**EXERCISE DETAILS:**
Restate word for word the lines of the entries below, starting with the line that holds "## cell type report" and ending with the line that holds "XOR/XNOR | 40 | 40 |", and no others.

INPUT FOR THIS TASK Block Start

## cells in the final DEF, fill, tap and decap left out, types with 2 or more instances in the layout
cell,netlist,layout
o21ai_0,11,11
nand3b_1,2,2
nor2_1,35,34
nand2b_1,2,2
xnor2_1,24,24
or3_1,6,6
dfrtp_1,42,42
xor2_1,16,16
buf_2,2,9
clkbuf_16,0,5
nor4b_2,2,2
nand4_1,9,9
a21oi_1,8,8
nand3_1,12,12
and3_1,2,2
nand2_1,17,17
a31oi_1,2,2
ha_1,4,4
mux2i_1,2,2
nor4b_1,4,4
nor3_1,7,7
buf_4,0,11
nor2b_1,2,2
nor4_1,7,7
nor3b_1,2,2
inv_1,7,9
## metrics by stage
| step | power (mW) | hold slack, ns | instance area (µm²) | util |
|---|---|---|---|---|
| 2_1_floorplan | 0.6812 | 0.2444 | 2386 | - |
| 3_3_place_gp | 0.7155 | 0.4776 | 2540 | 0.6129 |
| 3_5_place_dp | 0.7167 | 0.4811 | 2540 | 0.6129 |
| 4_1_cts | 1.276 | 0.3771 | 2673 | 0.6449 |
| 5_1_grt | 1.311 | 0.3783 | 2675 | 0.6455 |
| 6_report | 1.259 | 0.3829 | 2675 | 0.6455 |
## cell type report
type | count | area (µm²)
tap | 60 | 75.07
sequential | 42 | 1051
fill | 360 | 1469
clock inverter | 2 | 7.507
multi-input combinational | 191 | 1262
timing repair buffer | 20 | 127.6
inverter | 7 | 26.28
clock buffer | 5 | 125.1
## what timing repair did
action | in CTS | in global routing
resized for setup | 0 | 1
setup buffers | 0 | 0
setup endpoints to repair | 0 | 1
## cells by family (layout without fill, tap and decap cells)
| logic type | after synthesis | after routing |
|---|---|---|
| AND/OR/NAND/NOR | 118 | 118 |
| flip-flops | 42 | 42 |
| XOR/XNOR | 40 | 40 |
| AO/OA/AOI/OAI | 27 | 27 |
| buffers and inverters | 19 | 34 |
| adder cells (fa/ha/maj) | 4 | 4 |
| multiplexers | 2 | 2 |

INPUT FOR THIS TASK Block End

**RESULT OF THIS TASK:**
## cell type report
type | count | area (µm²)
tap | 60 | 75.07
sequential | 42 | 1051
fill | 360 | 1469
clock inverter | 2 | 7.507
multi-input combinational | 191 | 1262
timing repair buffer | 20 | 127.6
inverter | 7 | 26.28
clock buffer | 5 | 125.1
## what timing repair did
action | in CTS | in global routing
resized for setup | 0 | 1
setup buffers | 0 | 0
setup endpoints to repair | 0 | 1
## cells by family (layout without fill, tap and decap cells)
| logic type | after synthesis | after routing |
|---|---|---|
| AND/OR/NAND/NOR | 118 | 118 |
| flip-flops | 42 | 42 |
| XOR/XNOR | 40 | 40 |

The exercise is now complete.